Hereditary elliptocytosis (HE), its aggravated form hereditary pyropoikilocytosis (HPP), and hereditary spherocytosis (HS) designate a set of congenital hemolytic syndromes. The responsible mutations lie in several genes encoding proteins of the red cell membrane. In particular, they involve the SPTA1 and SPTB genes that encode erythroid spectrin alpha- and beta-chains, respectively. In situ, spectrin is a alpha 2 beta 2 fibrillar tetramer resulting from the head-to-head self-association of two alpha beta dimers. In HE, the 24 known alpha-chain mutations lie in the self-association site or its vicinity, whereas the 17 beta-chain mutations occur in the self-association site itself (record of November 30, 1995). Allele alpha LELY (LELY: Low Expression LYon) is found in ethnic groups remote from one another with a uniform frequency (20-30% of all alpha-alleles). It allows an expanded expression of any HE alpha-allele located in trans and results in severe HE or in HPP. In HS, a number of spectrin mutations have been recorded recently. Allele alpha LEPRA (LEPRA: Low Expression PRAgue) would occur in a recurrent fashion.

Molecular genetics of hereditary elliptocytosis and hereditary spherocytosis.
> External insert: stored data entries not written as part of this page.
Context: an optimization exercise on an open-source flow, tuned for small area, a short achievable clock period and few clock cycles. The choices shown serve that exercise and are no tape-out recipe. Function was checked by simulation only, so behaviour that the tests miss may differ from the original. No activity file was given, so power comes from the tool's default toggle rates.

`flow/design.v`:
```
module udp_rx_demux (
    input  wire        clk,
    input  wire        rst,
    input  wire        in_valid,
    output wire        in_ready,
    input  wire [7:0]  in_data,
    input  wire        in_last,
    output wire        out_valid,
    input  wire        out_ready,
    output wire [7:0]  out_data,
    output wire        out_last,
    output wire        ev_valid,
    output wire [2:0]  ev_kind,
    output wire [2:0]  ev_slot,
    output wire [15:0] ev_sport,
    output wire [15:0] ev_dport,
    output wire [15:0] ev_len,
    input  wire        bind_en,
    input  wire [2:0]  bind_slot,
    input  wire [15:0] bind_port,
    input  wire        deq_en,
    input  wire [2:0]  deq_slot
);
    localparam [47:0] LOCAL_MAC = 48'h52_54_00_12_34_56;
    localparam [31:0] LOCAL_IP  = 32'h0a_00_02_0f;
    localparam integer NSLOT     = 8;
    localparam [2:0]   MAX_QUEUE_LEN = 3'd4;
    localparam integer HDR_BYTES = 78;      
    localparam [2:0] EV_ENQUEUE        = 3'd0,
                     EV_UNRECOGNIZED   = 3'd1,
                     EV_ARP_REPLY      = 3'd2,
                     EV_ARP_SUPPRESSED = 3'd3,
                     EV_NO_PORT        = 3'd4,
                     EV_QUEUE_FULL     = 3'd5;
    localparam [2:0] S_RECV  = 3'd0,
                     S_PARSE = 3'd1,
                     S_PORTS = 3'd2,
                     S_LOOK  = 3'd3,
                     S_REPLY = 3'd4,
                     S_EVENT = 3'd5;
    reg [2:0]  state;
    reg [7:0]  buf_mem [0:HDR_BYTES-1];
    reg [15:0] cnt;             
    reg [15:0] flen;
    reg        arp_seen;
    reg [3:0]  uihl;            
    reg [2:0]  look;            
    reg [15:0] slot_port  [0:NSLOT-1];
    reg [2:0]  slot_count [0:NSLOT-1];
    reg [2:0]  e_kind, e_slot;
    reg [15:0] e_sport, e_dport, e_len;
    wire in_fire  = in_valid && in_ready;
    wire out_fire = out_valid && out_ready;
    wire [15:0] ethtype = {buf_mem[12], buf_mem[13]};
    wire [3:0]  ihl     = buf_mem[14][3:0];
    wire [31:0] udp_word [0:15];
    genvar g, k;
    generate
        for (g = 0; g < 16; g = g + 1) begin : g_word
            for (k = 0; k < 4; k = k + 1) begin : g_byte
                assign udp_word[g][31 - 8*k -: 8] =
                    (14 + 4*g + k < flen) ? buf_mem[14 + 4*g + k] : 8'h00;
            end
        end
    endgenerate
    reg [7:0] reply_byte;
    always @(*) begin
        case (cnt[5:0])
            6'd0:  reply_byte = buf_mem[6];
            6'd1:  reply_byte = buf_mem[7];
            6'd2:  reply_byte = buf_mem[8];
            6'd3:  reply_byte = buf_mem[9];
            6'd4:  reply_byte = buf_mem[10];
            6'd5:  reply_byte = buf_mem[11];
            6'd6:  reply_byte = LOCAL_MAC[47:40];
            6'd7:  reply_byte = LOCAL_MAC[39:32];
            6'd8:  reply_byte = LOCAL_MAC[31:24];
            6'd9:  reply_byte = LOCAL_MAC[23:16];
            6'd10: reply_byte = LOCAL_MAC[15:8];
            6'd11: reply_byte = LOCAL_MAC[7:0];
            6'd12: reply_byte = 8'h08;
            6'd13: reply_byte = 8'h06;
            6'd14: reply_byte = 8'h00;
            6'd15: reply_byte = 8'h01;
            6'd16: reply_byte = 8'h08;
            6'd17: reply_byte = 8'h00;
            6'd18: reply_byte = 8'h06;
            6'd19: reply_byte = 8'h04;
            6'd20: reply_byte = 8'h00;
            6'd21: reply_byte = 8'h02;
            6'd22: reply_byte = LOCAL_MAC[47:40];
            6'd23: reply_byte = LOCAL_MAC[39:32];
            6'd24: reply_byte = LOCAL_MAC[31:24];
            6'd25: reply_byte = LOCAL_MAC[23:16];
            6'd26: reply_byte = LOCAL_MAC[15:8];
            6'd27: reply_byte = LOCAL_MAC[7:0];
            6'd28: reply_byte = LOCAL_IP[31:24];
            6'd29: reply_byte = LOCAL_IP[23:16];
            6'd30: reply_byte = LOCAL_IP[15:8];
            6'd31: reply_byte = LOCAL_IP[7:0];
            6'd32: reply_byte = buf_mem[6];
            6'd33: reply_byte = buf_mem[7];
            6'd34: reply_byte = buf_mem[8];
            6'd35: reply_byte = buf_mem[9];
            6'd36: reply_byte = buf_mem[10];
            6'd37: reply_byte = buf_mem[11];
            6'd38: reply_byte = buf_mem[28];
            6'd39: reply_byte = buf_mem[29];
            6'd40: reply_byte = buf_mem[30];
            default: reply_byte = buf_mem[31];
        endcase
    end
    integer i;
    always @(posedge clk) begin
        if (rst) begin
            state    <= S_RECV;
            cnt      <= 16'd0;
            arp_seen <= 1'b0;
            for (i = 0; i < NSLOT; i = i + 1) begin
                slot_port[i]  <= 16'd0;
                slot_count[i] <= 3'd0;
            end
        end else begin
            case (state)
                S_RECV: if (in_fire) begin
                    if (cnt < 16'd78)
                        buf_mem[cnt[6:0]] <= in_data;
                    if (in_last) begin
                        flen  <= cnt + 16'd1;
                        cnt   <= 16'd0;
                        state <= S_PARSE;
                    end else begin
                        cnt <= cnt + 16'd1;
                    end
                end
                S_PARSE: begin
                    e_slot  <= 3'd0;
                    e_sport <= 16'd0;
                    e_dport <= 16'd0;
                    e_len   <= flen;
                    if (flen >= 16'd42 && ethtype == 16'h0806) begin
                        if (arp_seen) begin
                            e_kind <= EV_ARP_SUPPRESSED;
                            state  <= S_EVENT;
                        end else begin
                            arp_seen <= 1'b1;
                            e_kind   <= EV_ARP_REPLY;
                            cnt      <= 16'd0;
                            state    <= S_REPLY;
                        end
                    end else if (flen >= 16'd34 && ethtype == 16'h0800) begin
                        uihl  <= ihl;
                        state <= S_PORTS;
                    end else begin
                        e_kind <= EV_UNRECOGNIZED;
                        state  <= S_EVENT;
                    end
                end
                S_PORTS: begin
                    e_sport <= udp_word[uihl][31:16];
                    e_dport <= udp_word[uihl][15:0];
                    look    <= 3'd0;
                    state   <= S_LOOK;
                end
                S_LOOK: begin
                    if (slot_port[look] != 16'd0 && slot_port[look] == e_dport) begin
                        e_slot <= look;
                        if (slot_count[look] == MAX_QUEUE_LEN) begin
                            e_kind <= EV_QUEUE_FULL;
                        end else begin
                            e_kind <= EV_ENQUEUE;
                            slot_count[look] <= slot_count[look] + 3'd1;
                        end
                        state <= S_EVENT;
                    end else if (look == 3'd7) begin
                        e_kind <= EV_NO_PORT;
                        state  <= S_EVENT;
                    end else begin
                        look <= look + 3'd1;
                    end
                end
                S_REPLY: if (out_fire) begin
                    if (cnt == 16'd41) begin
                        cnt   <= 16'd0;
                        state <= S_EVENT;
                    end else begin
                        cnt <= cnt + 16'd1;
                    end
                end
                S_EVENT: begin
                    cnt   <= 16'd0;
                    state <= S_RECV;
                end
                default: state <= S_RECV;
            endcase
            if (deq_en && slot_count[deq_slot] != 3'd0)
                slot_count[deq_slot] <= slot_count[deq_slot] - 3'd1;
            if (bind_en) begin
                slot_port[bind_slot]  <= bind_port;
                slot_count[bind_slot] <= 3'd0;
            end
        end
    end
    assign in_ready  = (state == S_RECV);
    assign out_valid = (state == S_REPLY);
    assign out_data  = reply_byte;
    assign out_last  = (state == S_REPLY) && (cnt == 16'd41);
    assign ev_valid  = (state == S_EVENT);
    assign ev_kind   = e_kind;
    assign ev_slot   = e_slot;
    assign ev_sport  = e_sport;
    assign ev_dport  = e_dport;
    assign ev_len    = e_len;
endmodule
```
`flow/run.sh`:
```
#!/bin/bash
# synth_recipe.tcl (not shown) runs the flow's synth.tcl, then flattens the netlist and writes it again
# the make line also repeats each setting of config.mk as NAME=value (left out here)
make -C /OpenROAD-flow-scripts/flow DESIGN_CONFIG=/design/flow/config.mk WORK_HOME=/design/flow/orfs CLKGATE_MAP_FILE= SYNTH_SCRIPT=/design/flow/synth_recipe.tcl finish
```
`flow/config.mk`:
```
export PLATFORM = sky130hd
export DESIGN_NAME = udp_rx_demux
export DESIGN_NICKNAME = udp_rx_demux
export VERILOG_FILES = /design/flow/design.v
export SDC_FILE = /design/flow/constraint.sdc
export NUM_CORES = 4
export LEC_CHECK = 0
export CAP_MARGIN = 20
export CORE_MARGIN = 2
export CORE_UTILIZATION = 35
export PLACE_DENSITY = 0.55
export SLEW_MARGIN = 20
```
`flow/constraint.sdc`:
```
create_clock -name core_clock -period 6.0 [get_ports {clk}]
set_input_delay 1.2000 -clock core_clock [delete_from_list [all_inputs] [get_ports {clk}]]
set_output_delay 1.2000 -clock core_clock [all_outputs]
set_load 0.01 [all_outputs]
```
==> results.py <==
metrics = {
    "outcome": {
        "outcome": "timing/DRC/antenna clean",
    },
    "floorplan": {
        "die_area_mm2": 0.100,
        "io_pins": 103,
        "die_y_um": 317,
        "start_util": 0.354,
        "num_rows": 114,
        "core_mm2": 0.0969,
        "die-width_um": 317,
    },
    "worst_setup_path": {
        "cp_max_fo": 30,
        "critPathKind": "flop to output port",
        "reg2reg_setup_slack_ns": 1.74,
        "r2r_cells": 9,
        "crit_arrival_ns": 4.15,
        "worst_ep_required_time_ns": 4.80,
        "rr_endpoint": "e_sport[6]",
        "start_kind": "flop",
        "critPathMaxStageDelay_ns": 0.96,
        "cpMostUsedCell": "a311o_1",
        "path_cells": "nor2b_1 > and3_1 > a311o_1 > a21oi_1 > o211ai_1 > a311o_1 > mux2_2 > clkdlybuf4s50_1",
        "crit_slowest_cell": "dfxtp_1",
        "end_kind": "output port",
        "r2r_start": "flen[10]",
        "crit_family": "compound AO/OA/AOI/OAI gates",
        "path_buf_inv": 1,
    },
    "worst_hold_path": {
        "holdCritPathClass": "flop to flop",
        "holdPathStages": 0,
        "hold_end": "e_len[14]",
        "min_from": "flen[14]",
    },
    "synth": {
        "netlist.area_leader.share": 0.685,
        "synth_top_cells_by_count": "781 x edfxtp_1, 172 x nor2_1, 154 x nand2_1, 136 x and2_1, 105 x a21oi_1",
        "yosysMostFrequentCell": "edfxtp_1",
        "synth_enable_flop_cells": 781,
        "ys_seq_elements": 828,
        "yosys-top-cells-area": "edfxtp_1 68%, dfxtp_1 2.7%, and2_1 2.5%",
        "ys.flop_type": "edfxtp_1",
        "synth-seq-area-share": 0.712,
        "synth_area_leader_cell": "edfxtp_1",
        "syn-num-nets": 2385,
        "synth_cell_types": 76,
        "async_reset_ff_frac": 0,
        "synth_warnings": 1,
        "synthCells": 2338,
        "syn_area_mm2": 0.0343,
        "syn_avg_cell_area_um2": 14.7,
    },
    "cells_and_area": {
        "diodes": 0,
        "final_core_util": 0.409,
        "n_fill_cell": 8793,
        "area_growth_pct": 15.6,
        "nets": 2510,
        "layoutNonFillerInstCount": 3814,
        "drive_gt1_frac": 0.106,
        "fin_area_mm2": 0.0396,
    },
    "sta": {
        "drv_slew": 0,
        "holdWs_ns": 0.454,
        "layout_setup_ws_ns": 0.653,
        "finalSetupTns_ns": 0,
        "finalHoldViolations": 0,
        "finClkSkew_ns": 0.0326,
        "setup_viol_count_final": 0,
        "fmax_mhz": 187,
        "tightest_slew_ns": 1.16,
        "post-route-period-util": 0.891,
        "rsz0062_at_grt": "no",
        "maxSlewHeadroom": 0.227,
        "min_period_ns": 5.35,
    },
    "clocking": {
        "insertion_delay_ns": 0.67,
        "postCtsHoldBufs": 0,
        "clock_sinks": 828,
        "root_buffer": "clkbuf_16",
        "clk_pin_slew_ns": 0.06,
        "h-tree-depth": 3,
        "post-cts-setup-buffers": 0,
        "cts-resized-gates": 0,
        "numCtsBuffers": 87,
        "clock_path_buffers": 3,
        "cts_tree": "built",
    },
    "global_route": {
        "grt_usage": 0.197,
        "grt_pass1_vias": 21800,
        "gr-total-overflow": 0,
        "grt_max_degree": 73,
        "antenna_found_initial": 2,
        "grt_pass1_wl_um": 146000,
    },
    "power": {
        "power_mw": 12.4,
        "p_sw_mw": 2.77,
        "p_sw_frac": 0.223,
        "power.share.clock": 0.428,
        "p_seq_frac": 0.522,
        "ir_worst_vdd_mv": 0.211,
        "comb_power_share": 0.050,
        "p_per_area_mw_per_mm2": 314,
        "power.internal_mw": 9.67,
        "p_leak_nw": 12.5,
    },
    "route": {
        "wire_per_inst_um": 26.4,
        "drc": 0,
        "vias": 22000,
        "routed_wl_um": 101000,
        "antenna_left": 0,
        "drt_first_pass_iters": 8,
        "drtIter0Drc": 2663,
        "avgViaCountPerCell": 5.76,
    },
    "placed_design": {
        "place_congestion": 0.875,
        "port_buffers": 102,
        "pre_cts_ws_ns": 1.15,
        "place_inst": 3649,
        "dp_hpwl_um": 66200,
        "postPlaceCellArea_mm2": 0.0367,
    },
    "run": {
        "drv_cap": 0,
    },
}
## routing by layer
layer	vias to the layer above	GRT usage	wire length, um	share of wire
li1	9710	-	-	-
met1	11200	0.260	42000	0.42
met2	907	0.333	49200	0.49
met3	175	0.0335	6560	0.065
met4	0	0.0585	2890	0.029
met5	-	0	0	0
## area by class of cell
class	instances	area (um2)	share of cell area
clock buffer	105	2280	0.0575
clock inverter	59	539	0.0136
inverter	22	82.6	0.00209
multi-input combinational	1380	9400	0.237
sequential	828	24400	0.616
tap	1276	1600	0.0403
timing repair buffer	144	1300	0.0328
## worst reg2reg max path: stages, from the launching register on
cell and delay (ns):
edfxtp_1 0.38, or4_1 0.83, nor3_2 0.72, buf_4 0.30
or3_1 0.26, a21oi_1 0.24, a221oi_1 0.48, nand3_1 0.21
a2111oi_0 0.44, nor3_1 0.11
## how the worst max path moves through the flow
stage,start,to,slack [ns],depth (start not counted)
final,cnt[2],out_data[4],0.65,8
after global routing,cnt[2],out_data[4],0.48,8
after CTS,cnt[2],out_data[4],0.66,8
after detailed placement,deq_slot[2],slot_count[6][2],1.15,11
after global placement,deq_slot[2],slot_count[6][2],1.17,11
after floorplan,rst,e_dport[0],1.69,3
## state kept, by name (all words and copies together), names as in the netlist, 3 cells and up, named ones only
register and flops:
buf_mem 576, cnt 16, e_dport 16, e_kind 3
e_len 16, e_slot 3, e_sport 16, flen 16
look 3, slot_count 24, slot_port 128, state 3
uihl 4
## power by group through the flow
stage                     Clock (mW)  Combinational (mW)  Sequential [mW]
after floorplan                    0               0.297             6.58
after global placement             0               0.611             6.61
after detailed placement           0               0.620             6.62
after CTS                       5.41               0.622             6.50
after global routing            5.63               0.666             6.50
final                           5.33               0.620             6.50
## logic make-up (layout without fill, tap and decap cells)
logic type                 count (synthesis)  after routing  share of synthesized area
AOI/OAI and AO/OA                        577            577                      0.129
xor gates and xnor gates                  22             22                    0.00562
DFF                                      828            828                      0.712
buffers and inverters                    130            330                     0.0161
adders and majority gates                 10             10                    0.00365
and+or+nand+nor                          686            686                      0.102
muxes                                     85             85                     0.0319
## layout by cell type, fill, tap and decap left out, drive strengths merged, types with 18 or more instances in the layout
master | synthesis | final
nand3 | 64 | 64
mux4 | 18 | 18
a31oi | 22 | 22
edfxtp | 781 | 781
a311oi | 35 | 35
a222oi | 61 | 61
nand2 | 154 | 154
inv | 19 | 22
a22o | 35 | 35
nor2 | 173 | 173
buf | 29 | 50
a221oi | 72 | 72
mux2i | 54 | 54
dfxtp | 47 | 47
a21oi | 105 | 105
o21ai | 33 | 33
and2 | 137 | 137
clkinv | 3 | 46
and3 | 26 | 26
a22oi | 79 | 79
a211oi | 45 | 45
nor3 | 33 | 33
clkbuf | 79 | 105
clkdlybuf4s50 | 0 | 94
Testbench counts, summed over its fixed seeds: cycles 242,815.

## static timing again, ports no longer ideal
In the flow no input, the clock included, has a driving cell. The finished layout below was timed again as built, in two steps.
Step 1 (the two cells are an assumption about what drives the block):
set clk [get_ports {clk}]
set_driving_cell -lib_cell sky130_fd_sc_hd__clkbuf_16 $clk
set_driving_cell -lib_cell sky130_fd_sc_hd__buf_2 [delete_from_list [all_inputs] $clk]
Step 2 moves the port delays by t, midway between the first and last clock arrival at a register: inputs arrive t later, outputs are due t later. That takes back most of the time a late clock gives input paths.
Slacks: ideal / step 1 / step 2; pairs: ideal / step 1.
t (ns): 0.725
setup WS [ns]: 0.653 / 0.579 / 0.988
hold WS [ns]: 0.454 / 0.454 / 0.454
clock arrival spread, ns: 0.036 / 0.036
After both steps this run still meets setup and hold. For this run, drivers alone change the setup slack by -0.074 ns; drivers and shift together by +0.335 ns.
Red cells ow their mechanical properties, that is, their resistance and their elastic deformability, to a protein network that laminates the lipid bilayer and to proteins spanning the latter. All proteins are interconnected. Their structure, as well as the structure of the corresponding genes, will be outlined. Numerous mutations have allowed to reclassify hereditary elliptocytosis (HE) and poikilocytosis (HP), and, more recently, hereditary spherocytosis (HS) into well defined subsets of hereditary hemolytic anemias. HE stems from changes in the SPTA1, SPTB, EL1 and (exceptionally) GPYC genes that encode spectrin alpha- and beta- chains, protein 4.1 and glycophorin C/D, respectively. HS derives from altercations in the ANK1, EPB3 and ELB42 genes, encoding ankyrin, band 3 and protein 4.2, respectively, and also in the SPTA1 and SPTB genes. We will present a repertory of the known mutations. Innumerable polymorphisms will not be considered here, except for a few remarkable ones. Some general points must be stressed on. (a) Clinically conspicuous disorders are often the result of two alleles interacting in trans to one another. Whereas one allele causes moderate symptoms by itself, the other one is usually silent in the simple heterozygous (and exceptionally in the homozygous) state. As a result, the number of potentially pathogenic alleles is much more important than had been initially suspected. (b) The reduction or the loss of a protein within multiprotein assemblies are frequently encountered in red cell membrane genetic diseases; it leads to the disruption of the complexes with the possible disappearance of the other proteins than the mutated protein. (c) The above genes being also expressed in nonerythroid tissues, one starts finding multisyndromic conditions adding non-hematological manifestations to hemolysis. It is puzzling, though, that such situations are not more frequent. (d) In practice, the molecular diagnosis of HE and HS has reached a semi-routine stage that helps very much the paediatricians and haematologists.